Вот чадное пламя осветило последнюю картину и остановилось.
– Когда старый Аун видит Слово предков, ему хорошо. Когда старый Аун видит небо в начале дня, ему хорошо. А когда хорошо Маленькому Орлу?
– Маленькому Орлу хорошо, когда много еды… – ответил Лан, подстраиваясь к торжественно-раздумчивому тону старика.
– Маленький Орел еще мал, чтобы понимать «хорошо». Хорошо, когда радуются все люди таж, когда удачная охота, когда спят дивы, – это так. Но великие предки знали другое… Мать Олениха умела угадать, когда дивы неба сделают бурю, Хромой Тигр научил отгонять братьев Оггру, хранителей пещеры мертвых, от раненых, Смелый Ястреб на камне выбивал рисунки кабанов, оленей, чтобы охота была удачной… Разве Маленькому Орлу не хорошо, когда приходит Новое Солнце? Или когда он смотрит на Муну, дочь Яны?
Лан отшатнулся от старика. На миг тот показался ему дивом. Как он узнал о том, о чем еще не сказаны слова?
– Хорошо, – прошептал он. – Отчего это, Мудрый Аун?
– Оттого, что ты скоро станешь охотником… А теперь иди… Стоял один из последних погожих дней поздней осени. Ярко сияло солнце. Буйная радость жизни захлестнула мальчика. Заметив горстку сверстников на склоне любимого холма, залитого солнечными лучами, он издал протяжный охотничий клич: «Ийо-о-о!» – и стремительно ринулся к ним. Звонко ломался ледок под ногами, холодный воздух щекотал грудь. Единым махом перепрыгнул через широкий ручей и, продравшись сквозь кусты, выскочил на поляну. Блеклая трава, прибитая к земле ветрами и дождями, ласкала щиколотки ног мягкой теплотой.
Зурр и Рон стояли друг против друга, упершись лбами, и старались свалить один другого. Кун, Дан и Зор прицельно швыряли камни в ствол корявого дерева.
Неподалеку Муна и Ляда возились с горластыми суетливыми малышами.
Со всего маху Лан налетел на Зора. Оба покатились по мягкой шуршащей траве, хохоча и тормоша друг друга.

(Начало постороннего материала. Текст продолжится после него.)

**src/rtl/i2r_pkg.sv**
```systemverilog
`timescale 1ns / 1ps

package i2r_pkg;

  // ASCII codes of the Roman symbols
  localparam logic [6:0] SYM_NONE = 7'h00;
  localparam logic [6:0] SYM_I    = 7'h49;
  localparam logic [6:0] SYM_V    = 7'h56;
  localparam logic [6:0] SYM_X    = 7'h58;
  localparam logic [6:0] SYM_L    = 7'h4C;
  localparam logic [6:0] SYM_C    = 7'h43;
  localparam logic [6:0] SYM_D    = 7'h44;
  localparam logic [6:0] SYM_M    = 7'h4D;

  localparam logic [11:0] MAX_VALUE = 12'd3999;

  // decimal places, most significant first
  localparam int unsigned NUM_PLACES = 4;
  localparam logic [1:0] PLACE_THOUSANDS = 2'd0;
  localparam logic [1:0] PLACE_HUNDREDS  = 2'd1;
  localparam logic [1:0] PLACE_TENS      = 2'd2;
  localparam logic [1:0] PLACE_UNITS     = 2'd3;

  typedef logic [3:0] digit_t;

  // one classified item handed from the front to the back
  typedef struct packed {
    logic                         err;
    logic [NUM_PLACES-1:0][3:0]   dig;
  } entry_t;

  typedef enum logic [1:0] {
    FE_IDLE,
    FE_DIGIT,
    FE_PUSH
  } fe_state_t;

  // k times the weight of a decimal place
  function automatic logic [13:0] place_mult(input logic [1:0] p, input digit_t k);
    logic [13:0] w;
    case (p)
      PLACE_THOUSANDS: w = 14'd1000;
      PLACE_HUNDREDS:  w = 14'd100;
      PLACE_TENS:      w = 14'd10;
      default:         w = 14'd1;
    endcase
    return 14'({10'd0, k} * w);
  endfunction

  // number of symbols a decimal digit takes
  function automatic logic [2:0] digit_len(input digit_t d);
    case (d)
      4'd0:    return 3'd0;
      4'd1:    return 3'd1;
      4'd2:    return 3'd2;
      4'd3:    return 3'd3;
      4'd4:    return 3'd2;
      4'd5:    return 3'd1;
      4'd6:    return 3'd2;
      4'd7:    return 3'd3;
      4'd8:    return 3'd4;
      4'd9:    return 3'd2;
      default: return 3'd0;
    endcase
  endfunction

  // symbol number k of digit d at place p
  function automatic logic [6:0] roman_sym(input logic [1:0] p, input digit_t d,
                                           input logic [1:0] k);
    logic [6:0] one_s;
    logic [6:0] five_s;
    logic [6:0] ten_s;
    logic [6:0] s;
    case (p)
      PLACE_THOUSANDS: begin
        one_s = SYM_M; five_s = SYM_NONE; ten_s = SYM_NONE;
      end
      PLACE_HUNDREDS: begin
        one_s = SYM_C; five_s = SYM_D; ten_s = SYM_M;
      end
      PLACE_TENS: begin
        one_s = SYM_X; five_s = SYM_L; ten_s = SYM_C;
      end
      default: begin
        one_s = SYM_I; five_s = SYM_V; ten_s = SYM_X;
      end
    endcase
    case (d) inside
      [4'd0:4'd3]: s = one_s;
      4'd4:        s = (k == 2'd0) ? one_s : five_s;
      [4'd5:4'd8]: s = (k == 2'd0) ? five_s : one_s;
      default:     s = (k == 2'd0) ? one_s : ten_s;
    endcase
    return s;
  endfunction

endpackage

```
**src/rtl/i2r_front.sv**
```systemverilog
`timescale 1ns / 1ps

module i2r_front (
  input  logic               clk,
  input  logic               rst,
  input  logic               push,
  output logic               full,
  input  logic [11:0]        value,
  output logic               wr_en,
  input  logic               q_full,
  output i2r_pkg::entry_t    wr_data
);

  i2r_pkg::fe_state_t state;
  i2r_pkg::fe_state_t state_next;

  logic [11:0] rem;
  logic [1:0]  place;
  logic        err;
  logic [i2r_pkg::NUM_PLACES-1:0][3:0] dig;

  logic [3:0]  digit;
  logic [13:0] digit_weight;
  logic        accept;

  // count how many multiples of the place weight fit in the remainder
  always_comb begin
    digit = 4'd0;
    for (int k = 1; k <= 9; k++) begin
      if ({2'b00, rem} >= i2r_pkg::place_mult(place, 4'(k))) begin
        digit = digit + 4'd1;
      end
    end
    digit_weight = i2r_pkg::place_mult(place, digit);
  end

  assign accept = push && !full;

  always_ff @(posedge clk) begin
    if (rst) begin
      state <= i2r_pkg::FE_IDLE;
    end else begin
      state <= state_next;
    end
  end

  always_comb begin
    state_next = state;
    full       = 1'b1;
    wr_en      = 1'b0;
    case (state)
      i2r_pkg::FE_IDLE: begin
        full = 1'b0;
        if (push) begin
          if (value == 12'd0 || value > i2r_pkg::MAX_VALUE) begin
            state_next = i2r_pkg::FE_PUSH;
          end else begin
            state_next = i2r_pkg::FE_DIGIT;
          end
        end
      end
      i2r_pkg::FE_DIGIT: begin
        if (place == i2r_pkg::PLACE_UNITS) begin
          state_next = i2r_pkg::FE_PUSH;
        end
      end
      i2r_pkg::FE_PUSH: begin
        if (!q_full) begin
          wr_en      = 1'b1;
          state_next = i2r_pkg::FE_IDLE;
        end
      end
      default: state_next = i2r_pkg::FE_IDLE;
    endcase
  end

  // take the value apart one decimal place per cycle
  always_ff @(posedge clk) begin
    if (accept) begin
      rem   <= value;
      place <= i2r_pkg::PLACE_THOUSANDS;
      err   <= (value == 12'd0) || (value > i2r_pkg::MAX_VALUE);
    end else if (state == i2r_pkg::FE_DIGIT) begin
      dig[place] <= digit;
      rem        <= rem - digit_weight[11:0];
      place      <= place + 2'd1;
    end
  end

  assign wr_data.err = err;
  assign wr_data.dig = dig;

endmodule

```
**src/rtl/i2r_queue.sv**
```systemverilog
`timescale 1ns / 1ps

module i2r_queue #(
  parameter int unsigned DEPTH = 2
) (
  input  logic               clk,
  input  logic               rst,
  input  logic               wr_en,
  input  i2r_pkg::entry_t    wr_data,
  output logic               full,
  input  logic               rd_en,
  output i2r_pkg::entry_t    rd_data,
  output logic               empty
);

  localparam int unsigned AW = (DEPTH > 1) ? $clog2(DEPTH) : 1;
  localparam int unsigned CW = $clog2(DEPTH + 1);
  localparam logic [AW-1:0] LAST_SLOT = AW'(DEPTH - 1);
  localparam logic [CW-1:0] FULL_COUNT = CW'(DEPTH);

  i2r_pkg::entry_t mem [DEPTH];
  logic [AW-1:0] wr_ptr;
  logic [AW-1:0] rd_ptr;
  logic [CW-1:0] count;

  assign full    = (count == FULL_COUNT);
  assign empty   = (count == '0);
  assign rd_data = mem[rd_ptr];

  always_ff @(posedge clk) begin
    if (wr_en) begin
      mem[wr_ptr] <= wr_data;
    end
  end

  always_ff @(posedge clk) begin
    if (rst) begin
      wr_ptr <= '0;
      rd_ptr <= '0;
      count  <= '0;
    end else begin
      if (wr_en) begin
        wr_ptr <= (wr_ptr == LAST_SLOT) ? '0 : wr_ptr + AW'(1);
      end
      if (rd_en) begin
        rd_ptr <= (rd_ptr == LAST_SLOT) ? '0 : rd_ptr + AW'(1);
      end
      if (wr_en && !rd_en) begin
        count <= count + CW'(1);
      end else if (rd_en && !wr_en) begin
        count <= count - CW'(1);
      end
    end
  end

`ifndef NO_ASSERTIONS
  a_no_overflow: assert property (@(posedge clk) disable iff (rst)
    wr_en |-> !full) else $error("queue written while full");
  a_no_underflow: assert property (@(posedge clk) disable iff (rst)
    rd_en |-> !empty) else $error("queue read while empty");
  a_count_grows: assert property (@(posedge clk) disable iff (rst)
    (wr_en && !rd_en) |=> count == $past(count) + CW'(1))
    else $error("queue count did not advance on write");
`endif

endmodule

```
**src/rtl/i2r_back.sv**
```systemverilog
`timescale 1ns / 1ps

module i2r_back (
  input  logic               clk,
  input  logic               rst,
  input  i2r_pkg::entry_t    rd_data,
  input  logic               q_empty,
  output logic               rd_en,
  output logic               empty,
  input  logic               pop,
  output logic [6:0]         symbol,
  output logic               last,
  output logic               error
);

  logic       started;
  logic [1:0] p;
  logic [1:0] k;
  logic       out_valid;

  logic [3:0] nz;
  logic [1:0] first_nz;
  logic [1:0] cur_p;
  logic [1:0] next_p;
  logic       more;
  logic [3:0] d;
  logic [2:0] len;
  logic       k_last;
  logic       emit;
  logic       emit_last;
  logic [6:0] emit_sym;

  always_comb begin
    for (int i = 0; i < i2r_pkg::NUM_PLACES; i++) begin
      nz[i] = (rd_data.dig[i] != 4'd0);
    end
    first_nz = 2'd0;
    for (int i = i2r_pkg::NUM_PLACES - 1; i >= 0; i--) begin
      if (nz[i]) begin
        first_nz = 2'(i);
      end
    end
    cur_p  = started ? p : first_nz;
    more   = 1'b0;
    next_p = cur_p;
    for (int i = i2r_pkg::NUM_PLACES - 1; i >= 0; i--) begin
      if (nz[i] && 2'(i) > cur_p) begin
        more   = 1'b1;
        next_p = 2'(i);
      end
    end
    d      = rd_data.dig[cur_p];
    len    = i2r_pkg::digit_len(d);
    k_last = ({1'b0, k} + 3'd1 == len);
    if (rd_data.err) begin
      emit_sym  = i2r_pkg::SYM_NONE;
      emit_last = 1'b1;
    end else begin
      emit_sym  = i2r_pkg::roman_sym(cur_p, d, k);
      emit_last = k_last && !more;
    end
  end

  // a queued symbol enters the output register when it is free or drained
  assign emit  = !q_empty && (!out_valid || pop);
  assign rd_en = emit && emit_last;
  assign empty = !out_valid;

  always_ff @(posedge clk) begin
    if (rst) begin
      started   <= 1'b0;
      p         <= 2'd0;
      k         <= 2'd0;
      out_valid <= 1'b0;
    end else begin
      if (emit) begin
        out_valid <= 1'b1;
        if (emit_last) begin
          started <= 1'b0;
          k       <= 2'd0;
        end else if (k_last) begin
          started <= 1'b1;
          p       <= next_p;
          k       <= 2'd0;
        end else begin
          started <= 1'b1;
          p       <= cur_p;
          k       <= k + 2'd1;
        end
      end else if (pop) begin
        out_valid <= 1'b0;
      end
    end
  end

  always_ff @(posedge clk) begin
    if (emit) begin
      symbol <= emit_sym;
      last   <= emit_last;
      error  <= rd_data.err;
    end
  end

`ifndef NO_ASSERTIONS
  a_error_beat: assert property (@(posedge clk) disable iff (rst)
    (out_valid && error) |-> (last && symbol == i2r_pkg::SYM_NONE))
    else $error("error beat is not a single empty symbol");
  a_entry_done: assert property (@(posedge clk) disable iff (rst)
    rd_en |=> (!started && k == 2'd0 && last))
    else $error("entry released without its final beat");
`endif

endmodule

```
**src/rtl/integer_to_roman_numeral_encoder.sv**
```systemverilog
`timescale 1ns / 1ps

// Channel   Direction  Handshake          Payload
// input     in         push / full        value[11:0]
// result    out        pop / empty        symbol[6:0], last, error
//
// One input beat yields one result beat per Roman character, 1 to 15 beats,
// one per cycle while pop keeps up; the longest numeral (3888) gives 15.
// The front end accepts the value, splits it into decimal digits
// (one place per cycle) and queues it once the queue has room.
// Zero or values above 3999 give a single beat with error set and symbol 0;
// they skip the split, so the front goes from accepting straight to queueing.
// Reset (rst, synchronous) empties the queue and the output register.
// Full stays high while the front works on an item and while it holds a
// finished item for a full queue. A stalled result (pop low) holds the back
// end; the front keeps filling the queue until it is full.
module integer_to_roman_numeral_encoder #(
  parameter int unsigned QUEUE_DEPTH = 2
) (
  input  logic        clk,
  input  logic        rst,
  input  logic        push,
  output logic        full,
  input  logic [11:0] value,
  output logic        empty,
  input  logic        pop,
  output logic [6:0]  symbol,
  output logic        last,
  output logic        error
);

  // classified items travel between front and back through this queue
  i2r_pkg::entry_t wr_data;
  i2r_pkg::entry_t rd_data;
  logic            wr_en;
  logic            q_full;
  logic            rd_en;
  logic            q_empty;

  // front: accept, range check, split into thousands/hundreds/tens/units
  i2r_front u_front (
    .clk     (clk),
    .rst     (rst),
    .push    (push),
    .full    (full),
    .value   (value),
    .wr_en   (wr_en),
    .q_full  (q_full),
    .wr_data (wr_data)
  );

  // decouple digit extraction from symbol emission
  i2r_queue #(
    .DEPTH (QUEUE_DEPTH)
  ) u_queue (
    .clk     (clk),
    .rst     (rst),
    .wr_en   (wr_en),
    .wr_data (wr_data),
    .full    (q_full),
    .rd_en   (rd_en),
    .rd_data (rd_data),
    .empty   (q_empty)
  );

  // back: walk nonzero digits, one symbol per unstalled cycle into output reg
  i2r_back u_back (
    .clk     (clk),
    .rst     (rst),
    .rd_data (rd_data),
    .q_empty (q_empty),
    .rd_en   (rd_en),
    .empty   (empty),
    .pop     (pop),
    .symbol  (symbol),
    .last    (last),
    .error   (error)
  );

endmodule
```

Неожиданно крепкая нога втиснулась между ними: Зурр стоял над Ланом.
– Вах-ха! Зурр будет лучший охотник!
Лан вспыхнул, вскочил и стал боком к противнику.
Тот сначала легонько толкнул его в плечо. Лан перехватил руку и уперся. Зурр навалился всей тяжестью тела и вдруг вместо сопротивления почувствовал рывок вперед, и вот уже оба на земле. Мелькают руки, ноги.